*** Opening Available data ***

**config.mk**
```make
export PLATFORM = sky130hd
export DESIGN_NAME = branch_seq_ctrl
export DESIGN_NICKNAME = d
export VERILOG_FILES = /design/src/rtl/branch_seq_ctrl_pkg.sv /design/src/rtl/branch_cond_eval.sv /design/src/rtl/branch_seq_ctrl.sv
export SDC_FILE = /design/constraint.sdc
export NUM_CORES = 1
export LEC_CHECK = 0
export CORE_MARGIN = 2
export CORE_UTILIZATION = 46
export DETAILED_ROUTE_END_ITERATION = 8
export GPL_ROUTABILITY_DRIVEN = 0
export GPL_TIMING_DRIVEN = 0
export PLACE_DENSITY = 0.87
export SLEW_MARGIN = 10
export SYNTH_ARGS = -nofsm -noshare
export SYNTH_HDL_FRONTEND = slang
export SYNTH_HIERARCHICAL = 1
export SYNTH_SLANG_ARGS = --single-unit
```
**constraint.sdc**
```tcl
create_clock -name clk -period 3.6 [get_ports clk]
set_input_delay 0.72 -clock clk [delete_from_list [all_inputs] [get_ports clk]]
set_output_delay 0.72 -clock clk [all_outputs]
set_load 0.05 [all_outputs]
```
**src/rtl/branch_seq_ctrl_pkg.sv**
```systemverilog
// Shared definitions for the branch sequencing controller:
// condition codes, CPSR bit positions and FSM state encoding.
package branch_seq_ctrl_pkg;

  typedef enum logic [3:0] {
    COND_JMP = 4'h0,
    COND_JEQ = 4'h1,
    COND_JNE = 4'h2,
    COND_JGT = 4'h3,
    COND_JGE = 4'h4,
    COND_JLT = 4'h5,
    COND_JLE = 4'h6
  } cond_e;

  localparam int unsigned CPSR_N = 3;
  localparam int unsigned CPSR_Z = 2;
  localparam int unsigned CPSR_C = 1;
  localparam int unsigned CPSR_V = 0;

  typedef enum logic {
    ST_RUN   = 1'b0,
    ST_FLUSH = 1'b1
  } state_e;

  // Signed "less than" from the flags: N differs from V.
  function automatic logic flags_lt(input logic n, input logic v);
    return n ^ v;
  endfunction

endpackage

```
**src/rtl/branch_cond_eval.sv**
```systemverilog
// Combinational jump-condition resolver: N/Z/V flags + condition code
// -> taken, cond_err (undefined code; never taken).
module branch_cond_eval
  import branch_seq_ctrl_pkg::*;
(
  input  logic       n_i,
  input  logic       z_i,
  input  logic       v_i,
  input  logic [3:0] cond_i,
  output logic       taken_o,
  output logic       cond_err_o
);

  // Decode the condition against the supplied flags.
  always_comb begin
    taken_o    = 1'b0;
    cond_err_o = 1'b0;
    case (cond_i)
      COND_JMP: taken_o = 1'b1;
      COND_JEQ: taken_o = z_i;
      COND_JNE: taken_o = !z_i;
      COND_JGT: taken_o = !z_i && !flags_lt(n_i, v_i);
      COND_JGE: taken_o = !flags_lt(n_i, v_i);
      COND_JLT: taken_o = flags_lt(n_i, v_i);
      COND_JLE: taken_o = z_i || flags_lt(n_i, v_i);
      default:  cond_err_o = 1'b1;
    endcase
  end

endmodule

```
**src/rtl/branch_seq_ctrl.sv**
```systemverilog
// Branch sequencing controller: holds the NZCV CPSR, accepts one jump
// request per handshake, redirects the fetch PC on a taken jump and
// flushes younger stages for FLUSH_CYCLES cycles.
// Optional macro FLAG_FWD_EN: bypass flags_in into the condition check
// when the ALU writes flags in the same cycle, instead of stalling.
module branch_seq_ctrl
  import branch_seq_ctrl_pkg::*;
#(
  parameter int unsigned ADDR_W       = 16,
  parameter int unsigned RESET_PC     = 0,
  parameter int unsigned PC_STEP      = 1,
  parameter int unsigned FLUSH_CYCLES = 2
) (
  input  logic              clk,
  input  logic              rst,
  input  logic              fetch_en,
  input  logic              flags_we,
  input  logic [3:0]        flags_in,
  input  logic              br_valid,
  input  logic [3:0]        br_cond,
  input  logic [ADDR_W-1:0] br_target,
  output logic              br_ready,
  output logic [ADDR_W-1:0] pc_out,
  output logic              pc_redirect,
  output logic              flush,
  output logic              stall,
  output logic              cond_err,
  output logic [3:0]        cpsr_out
);

  localparam int unsigned       CNT_W    = $clog2(FLUSH_CYCLES + 1);
  localparam logic [CNT_W-1:0]  CNT_INIT = CNT_W'(FLUSH_CYCLES - 1);
  localparam logic [ADDR_W-1:0] PC_RST   = ADDR_W'(RESET_PC);
  localparam logic [ADDR_W-1:0] PC_INC   = ADDR_W'(PC_STEP);

  logic [3:0]        cpsr_q;
  state_e            state_q;
  logic [CNT_W-1:0]  cnt_q;
  logic [ADDR_W-1:0] pc_q;
  logic              redirect_q;
  logic              flush_q;
  logic              cond_err_q;

  logic [3:0]        eval_flags;
  logic              taken;
  logic              undef_cond;
  logic              accept;

  // Pick the flags the condition sees and whether a request can be taken now.
  always_comb begin
`ifdef FLAG_FWD_EN
    eval_flags = flags_we ? flags_in : cpsr_q;
    br_ready   = (state_q == ST_RUN);
`else
    eval_flags = cpsr_q;
    br_ready   = (state_q == ST_RUN) && !flags_we;
`endif
    accept = br_valid && br_ready;
    stall  = br_valid && !br_ready;
  end

  branch_cond_eval u_cond_eval (
    .n_i        (eval_flags[CPSR_N]),
    .z_i        (eval_flags[CPSR_Z]),
    .v_i        (eval_flags[CPSR_V]),
    .cond_i     (br_cond),
    .taken_o    (taken),
    .cond_err_o (undef_cond)
  );

  // CPSR follows every ALU flag write, whatever the FSM state.
  always_ff @(posedge clk) begin
    if (rst) cpsr_q <= '0;
    else if (flags_we) cpsr_q <= flags_in;
  end

  // RUN/FLUSH sequencer with registered PC, redirect, flush and error outputs.
  always_ff @(posedge clk) begin
    if (rst) begin
      state_q    <= ST_RUN;
      cnt_q      <= '0;
      pc_q       <= PC_RST;
      redirect_q <= 1'b0;
      flush_q    <= 1'b0;
      cond_err_q <= 1'b0;
    end else begin
      redirect_q <= 1'b0;
      cond_err_q <= 1'b0;
      case (state_q)
        ST_RUN: begin
          if (accept && taken) begin
            pc_q       <= br_target;
            redirect_q <= 1'b1;
            flush_q    <= 1'b1;
            cnt_q      <= CNT_INIT;
            state_q    <= ST_FLUSH;
          end else if (fetch_en) begin
            pc_q <= pc_q + PC_INC;
          end
          if (accept && undef_cond) cond_err_q <= 1'b1;
        end
        ST_FLUSH: begin
          if (cnt_q == '0) begin
            flush_q <= 1'b0;
            state_q <= ST_RUN;
          end else begin
            cnt_q <= cnt_q - 1'b1;
          end
        end
        default: state_q <= ST_RUN;
      endcase
    end
  end

  assign pc_out      = pc_q;
  assign pc_redirect = redirect_q;
  assign flush       = flush_q;
  assign cond_err    = cond_err_q;
  assign cpsr_out    = cpsr_q;

endmodule
```
# Yosys cells after proc, flatten, opt, wreduce, memory -nomap -nowiden
# Index checks and enable logic that the tools add are counted.
# Widths: inputs -> output; s select.
# op_classes
n_addsub	2
bitwise_logic	2
reduce_logical	19
eq_ne	9
n_mux	14
# op_table
cell	n
$mux 16	2
$add 16x1->16 const B	1
$eq 4x3->1 const B	3
$eq 4x2->1 const B	2
$pmux 1 s7	1
$reduce_or 7->1	1
$logic_and 1x1->1	6
$mux 1	6
$reduce_and 2->1	3
$eq 4x1->1 const B	1
$logic_not 1->1	4
$logic_not 4->1	1
$mux 2	2
$ne 2x1->1 const B	2
$pmux 1 s2	2
$pmux 2 s2	1
$logic_not 2->1	1
$ne 2x2->1 const B	1
$reduce_bool 2->1	1
$reduce_or 2->1	1
$sub 2x1->2 const B	1
$logic_or 1x1->1	1
$not 1->1	1
$xor 1x1->1	1
# word_totals
out_inout_bits	25
in_bits	29
reg_bits	26
wordCells	53

# Longest topological paths before layout
# Gate-level depths: netlist of run 1.
# logic_depth
word_depth	7
ltp_mapped	9
mapped_depth_nobuf	8

# Hierarchy
# Netlist of run 1, hierarchy kept.
# modules_own_cells
mod	seq_area_each_um2	cells_per_inst	area_per_inst_um2	n_inst
branch_seq_ctrl	520.5	141	1247.4	1
branch_cond_eval	0.0	12	97.6	1

# Worst setup path before layout of run 1
# Ideal clock, no wire load.
# synth_path
path_kind	input port to output port
startpoint	input port flags_we
endpoint	output port stall
setup_slack_ps	847
t_required_ps	2880
n_path_buf	1
arrival_ps	2033
stages	3
cell_sequence	buf_2 -> nor2_1 -> nor2b_1
# synth_via
elab_chain_len	4
# synth_lines
element	line_no	source
start: declaration	branch_seq_ctrl.sv:17	input logic flags_we,
$logic_not 1->1	branch_seq_ctrl.sv:56	br_ready = (state_q == ST_RUN) && !flags_we;
$logic_and 1x1->1	branch_seq_ctrl.sv:56	
named net br_ready	branch_seq_ctrl.sv:22	output logic br_ready,
$logic_not 1->1	branch_seq_ctrl.sv:59	stall = br_valid && !br_ready;
$logic_and 1x1->1	branch_seq_ctrl.sv:59	
end: declaration	branch_seq_ctrl.sv:26	output logic stall,
# The timed path passes the listed nets, and every way through them passes these cells.

# Final worst setup path of run 1
# layout_path
startpoint	input port br_valid
endpoint	output port stall
# layout_via
elab_chain_len	1
# layout_lines
element	line_no	source
start: declaration	branch_seq_ctrl.sv:19	input logic br_valid,
$logic_and 1x1->1	branch_seq_ctrl.sv:59	
# No other way between the ends.

==> results of run 1 <==
[synthesized netlist by cell type, types with 2 or more instances]
master / n / area [um^2]
nand4_1: 6 / 37.5
o21ai_0: 4 / 20.0
buf_1: 3 / 11.3
nor2b_1: 2 / 12.5
inv_1: 6 / 22.5
clkbuf_1: 3 / 11.3
buf_2: 2 / 10.0
xor2_1: 5 / 43.8
nor3_1: 3 / 15.0
a311oi_1: 5 / 43.8
or3_1: 2 / 12.5
xnor2_1: 5 / 43.8
and2_1: 2 / 12.5
nand3_1: 4 / 20.0
ha_1: 2 / 25.0
and4b_1: 2 / 20.0
or3_2: 2 / 15.0
a211oi_1: 11 / 82.6
mux2i_1: 6 / 60.1
dfxtp_1: 26 / 521
a21oi_1: 3 / 15.0
nand2_1: 4 / 15.0
nor2_1: 29 / 109
[routing by layer]
layer	track usage	wire (um)
met1	0.259	1450
met2	0.445	1960
met3	0.0313	273
met4	0.0764	58
met5	0	0
[cells by family (layout without fill, tap and decap cells)]
kind of cell             after synthesis  in the layout  share of synthesized area
multiplexers                           6              6                     0.0447
AND/OR/NAND/NOR                       63             63                      0.250
AO/OA/AOI/OAI                         30             30                      0.173
buffers and inverters                 15             70                     0.0493
adder cells (fa/ha/maj)                2              2                     0.0186
XOR/XNOR                              11             11                     0.0772
flip-flops                            26             26                      0.387
[registers in the layout (all words and copies together), names as in the netlist]
signal       cells
state_q          1
cond_err         1
flush            1
cnt_q            2
pc_out          16
pc_redirect      1
cpsr_out         4
[worst paths after layout]
check / to / cells after the start
worst max-delay path: stall / 3
worst min-delay path: flush$_SDFFE_PP0P_ / 2
worst min register to register: flush$_SDFFE_PP0P_ / 2
worst max register to register: cnt_q[1]$_SDFFE_PP0P_ / 9
[final cells by class]
type,count,area [um^2],area share
Buffer,9,43.8,0.0225
Clock buffer,3,22.5,0.0116
Clock inverter,1,30.0,0.0154
Inverter,6,22.5,0.0116
Multi-Input combinational cell,112,758,0.389
Sequential cell,26,520,0.267
Tap cell,31,38.8,0.0199
Timing Repair Buffer,51,510,0.262
[worst register-to-register path, cell delays in order, from the launching register on]
cell and delay, ns:
dfxtp_1 0.42, xor2_2 0.27, a2bb2oi_2 0.18, nor2_1 0.06
a2111oi_2 0.35, nand4bb_1 0.13, buf_2 0.20, buf_1 0.26
a31oi_1 0.24, nor2_1 0.06
[metrics by stage]
stage                     cells  area (um^2)  total power [mW]   util
after floorplan             153         1350             0.431      -
after global placement      235         1890             0.502  0.687
after detailed placement    235         1890             0.508  0.687
after CTS                   239         1950             0.709  0.706
after global routing        239         1950             0.733  0.706
final                       239         1950             0.703  0.706
[placed cells by master (no fill, tap or decap), types with 3 or more instances in the layout]
master / instances
a311oi_1: 5
xnor2_1: 5
nor3_1: 3
mux2i_1: 6
a211oi_1: 11
clkdlybuf4s50_1: 51
o21ai_0: 4
nand3_1: 4
nand2_1: 4
clkbuf_4: 3
buf_1: 3
inv_1: 6
nor2_1: 29
xor2_1: 5
clkbuf_1: 3
a21oi_1: 3
dfxtp_1: 26
nand4_1: 6
[power groups by stage]
stage	logic (mW)	clock network [mW]	registers, mW
CTS	0.179	0.205	0.325
finish	0.178	0.200	0.325
detailed placement	0.178	0	0.331
global route	0.187	0.218	0.328
floorplan	0.0543	0	0.377
global placement	0.173	0	0.329
==> results.py, run 1 <==
metrics = {
    "status": {
        "status": "finished, final reports clean",
    },
    "global_routing": {
        "antenna_found_initial": 0,
        "grt_pass1_wl_um": 6020,
        "gr-total-overflow": 0,
        "grt_pass1_vias": 1346,
        "grt_max_degree": 16,
        "track_usage": 0.232,
    },
    "critical_path": {
        "cp.required_ns": 2.88,
        "crit_path_max_incr_delay_ns": 0.80,
        "worst-path-buf-inv": 2,
        "critPathMostFrequentCell": "clkdlybuf4s50_1",
        "crit_type": "primary input to output pin",
        "cp_slowest_cell": "clkdlybuf4s50_1",
        "critical_path.startpoint_type": "primary input",
        "regToRegSetupSlack_ns": 1.32,
        "crit_path_max_fanout": 3,
        "endpoint_kind": "output pin",
        "crit_chain": "clkdlybuf4s50_1 -> nor2b_1 -> clkdlybuf4s50_1",
        "startpoint": "br_valid",
        "cp.arrival_ns": 2.15,
        "path_delay_family": "buffers and inverters",
        "reg2reg_from": "cpsr_out[0]$_SDFFE_PP0P_",
    },
    "layout": {
        "drive_gt1_frac": 0.0721,
        "fill_cells": 243,
        "area_growth_pct": 44.7,
        "diodes": 0,
        "final_nets": 240,
    },
    "clock_network": {
        "cts-root-buf": "clkbuf_4",
        "clock_sinks": 26,
        "ctsHtreeMaxLevel": 1,
        "cts.path.max_buffers": 2,
        "cts_tree": "built",
        "cts_buffers": 3,
        "worstSkewPairLatency_ns": 0.32,
        "cts_resized": 0,
        "clkSlewWorstSetupHoldPaths_ns": 0.14,
        "post_cts_buffers": 0,
        "cts-hold-fix-buffers": 0,
    },
    "sta": {
        "slew_violations": 0,
        "setup_tns_ns": 0,
        "setup_viol": 0,
        "fin_skew_ns": 0.00400,
        "rsz0062_at_grt": "false",
        "finalCritPeriodShare": 0.798,
        "max_slew_margin": 0.651,
        "clock.fmax_mhz": 348,
        "worstMarginPinSlew_ns": 0.522,
        "fin_ws_ns": 0.726,
        "hold_viol_final": 0,
        "fin_hold_ws_ns": 0.518,
        "fin_crit_ns": 2.87,
    },
    "drt": {
        "ant_nets": 0,
        "wirelength_um": 3750,
        "wire_per_inst_um": 15.7,
        "drc": 0,
        "drtPass1Iterations": 4,
        "avgViaCountPerCell": 5.72,
        "vias": 1367,
        "drt_iter0_drc": 73,
    },
    "min_path": {
        "worstHoldStart": "flush$_SDFFE_PP0P_",
        "hp-class": "flip-flop to flip-flop",
    },
    "logic_synthesis": {
        "synth_area_um2": 1350,
        "netlist_instances": 153,
        "postSynth.asyncResetShare": 0,
        "synth_top_flop_cell": "dfxtp_1",
        "syn_nets": 184,
        "yosysSeqAreaShare": 0.387,
        "syn_avg_cell_area_um2": 8.79,
        "yosys_register_bits": 26,
        "synth.distinct_cells": 39,
        "synth_edf_count": 0,
        "yosys_warnings": 6,
    },
    "placed_design": {
        "io_buffers": 51,
        "pre_cts_slack_ns": 0.635,
        "dpl.hpwl_um": 2870,
    },
    "pwr": {
        "p_int_uw": 493,
        "seq_power_share": 0.462,
        "ir_drop_v": 0.000246,
        "power_density_nw_per_um2": 361,
        "switching_share": 0.298,
        "power.switching_uw": 210,
        "p_leak_nw": 0.678,
        "clock_power_share": 0.284,
        "p_comb_frac": 0.254,
    },
    "die": {
        "start_util": 0.488,
        "die_x_um": 58.1,
        "io_pins": 54,
        "num_rows": 19,
        "core_area_um2": 2760,
        "die_h_um": 58.1,
        "dieArea_um2": 3370,
    },
    "run": {
        "max_cap_violations": 0,
    },
}
(Power assumes the default switching activity.)
==> run 2: changes to the inputs <==
Settings changed: CORE_UTILIZATION 46 to 43, PLACE_DENSITY 0.87 to 0.83.
Clock period 3.6 ns to 2.8 ns, I/O delays scaled along.
==> results.py, run 2 (synthesis results as in run 1) <==
metrics = {
    "drt": {
        "wl_met2_um": 1740,
        "route.met3.wl_um": 116,
        "wirelength_um": 3450,
        "highest_layer": "met4",
        "drtPass1Iterations": 4,
        "ant_nets": 0,
        "drc": 0,
        "drt_iter0_drc": 60,
        "wire_per_inst_um": 14.3,
        "avgViaCountPerCell": 5.48,
        "met1Wirelength_um": 1570,
        "vias": 1321,
    },
    "status": {
        "status": "finished, final reports clean",
    },
    "global_routing": {
        "track_usage": 0.204,
        "grt_pass1_vias": 1289,
        "grt_pass1_wl_um": 5650,
        "gr-total-overflow": 0,
        "antenna_found_initial": 0,
        "grt_max_degree": 16,
    },
    "sta": {
        "fin_skew_ns": 0.0115,
        "rsz0062_at_grt": "false",
        "fin_ws_ns": 0.211,
        "hold_viol_final": 0,
        "clock.fmax_mhz": 386,
        "max_slew_margin": 0.646,
        "fin_hold_ws_ns": 0.488,
        "fin_crit_ns": 2.59,
        "worstMarginPinSlew_ns": 0.530,
        "setup_viol": 0,
        "slew_violations": 0,
        "finalCritPeriodShare": 0.925,
    },
    "critical_path": {
        "critPathMostFrequentCell": "clkdlybuf4s50_1",
        "cp.arrival_ns": 2.03,
        "crit_path_max_incr_delay_ns": 0.82,
        "cp.required_ns": 2.24,
        "cp_slowest_cell": "clkdlybuf4s50_1",
        "crit_chain": "clkdlybuf4s50_1 -> nor2b_1 -> clkdlybuf4s50_1",
        "endpoint_kind": "output pin",
        "crit_type": "primary input to output pin",
        "reg2regPathDepth": 8,
        "crit_path_max_fanout": 3,
        "critical_path.startpoint_type": "primary input",
    },
    "layout": {
        "layout_commonest_cell": "clkdlybuf4s50_1",
        "largest_reg_flops": 16,
        "multi_input_area_um2": 758,
        "layout_common_cells": "51 x clkdlybuf4s50_1, 29 x nor2_1, 26 x dfxtp_1, 11 x a211oi_1",
        "drive_gt1_frac": 0.0721,
        "final_cells": 241,
        "fin_util": 0.649,
        "area_growth_pct": 44.9,
        "regArea_um2": 520,
        "final_nets": 240,
        "fill_cells": 259,
        "diodes": 0,
    },
    "pwr": {
        "p_leak_nw": 0.678,
        "power.switching_uw": 270,
        "clock_power_share": 0.288,
        "switching_share": 0.299,
        "seq_power_share": 0.461,
        "power_density_nw_per_um2": 464,
        "ir_drop_v": 0.000361,
        "p_int_uw": 634,
        "power.total_uw": 905,
        "p_comb_frac": 0.252,
    },
    "placed_design": {
        "io_buffers": 51,
        "dpl.hpwl_um": 2600,
        "dpl.cell_count": 237,
        "pre_cts_slack_ns": -0.0146,
    },
    "clock_network": {
        "post_cts_buffers": 0,
        "clock_sinks": 26,
        "cts-root-buf": "clkbuf_4",
        "cts.path.max_buffers": 2,
        "cts_buffers": 3,
        "clkSlewWorstSetupHoldPaths_ns": 0.15,
        "cts_tree": "built",
        "worstSkewPairLatency_ns": 0.33,
        "cts_resized": 0,
        "cts-hold-fix-buffers": 0,
        "ctsHtreeMaxLevel": 1,
    },
    "min_path": {
        "holdPathStages": 2,
        "hp-class": "flip-flop to flip-flop",
    },
    "die": {
        "core_area_um2": 3000,
        "start_util": 0.448,
        "die_h_um": 59.9,
        "die_x_um": 59.9,
        "io_pins": 54,
        "num_rows": 20,
        "dieArea_um2": 3590,
    },
    "run": {
        "max_cap_violations": 0,
    },
}
[run 2: cell counts in the layout (fill, tap and decap cells not counted)]
Identical to the previous run, type by type.
[run 2: layout make-up]
cell class / instances / share of cell area
buffer: 9 / 0.0225
clock buffer: 3 / 0.0116
clock inverter: 1 / 0.0154
inverter: 6 / 0.0116
multi-input combinational: 112 / 0.389
sequential: 26 / 0.267
tap: 33 / 0.0212
timing repair buffer: 51 / 0.262
[run 2: metrics by stage]
step                      instance area [um^2]  setup TNS, ns
final                                     1950              0
after global routing                      1950              0
after CTS                                 1950              0
after detailed placement                  1900        -0.0153
after global placement                    1900              0
after floorplan                           1350              0
[run 2: final timing paths]
check	slack, ns	start	endpoint
max	0.21	br_valid	stall
min	0.49	flush$_SDFFE_PP0P_	flush$_SDFFE_PP0P_
max reg2reg	0.51	cpsr_out[3]$_SDFFE_PP0P_	pc_out[6]$_SDFFE_PP0P_
min reg2reg	0.49	flush$_SDFFE_PP0P_	flush$_SDFFE_PP0P_
[run 2: power by group through the flow]
stage	Combinational (mW)	Clock [mW]	Sequential, mW
after floorplan	0.0698	0	0.484
after global placement	0.222	0	0.423
after detailed placement	0.227	0	0.425
after CTS	0.228	0.264	0.416
after global routing	0.242	0.279	0.421
final	0.228	0.260	0.417
[run 2: worst max-delay path: cells and delay by family]
kind                   cells  cell delay, ns
and+or+nand+nor            1            0.15
buffers and inverters      2            1.31
[run 2: routing by layer]
metal / global-route usage / up-vias
li1: - / 665
met1: 0.257 / 619
met2: 0.354 / 35
met3: 0.0368 / 2
met4: 0.0540 / 0
met5: 0 / -
==> run 3: changes to the inputs <==
Settings changed: CTS_CLUSTER_SIZE set to 25, SKIP_CTS_REPAIR_TIMING set to 1.
==> results of run 3 <==
The final DEF is identical to that of run 2; final timing and power are the same.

*** Closing Available data ***

> _Problem details_: Count lines, not occurrences. State how many lines of the entries contain the word "jump", and add nothing.

> _Your response_: 3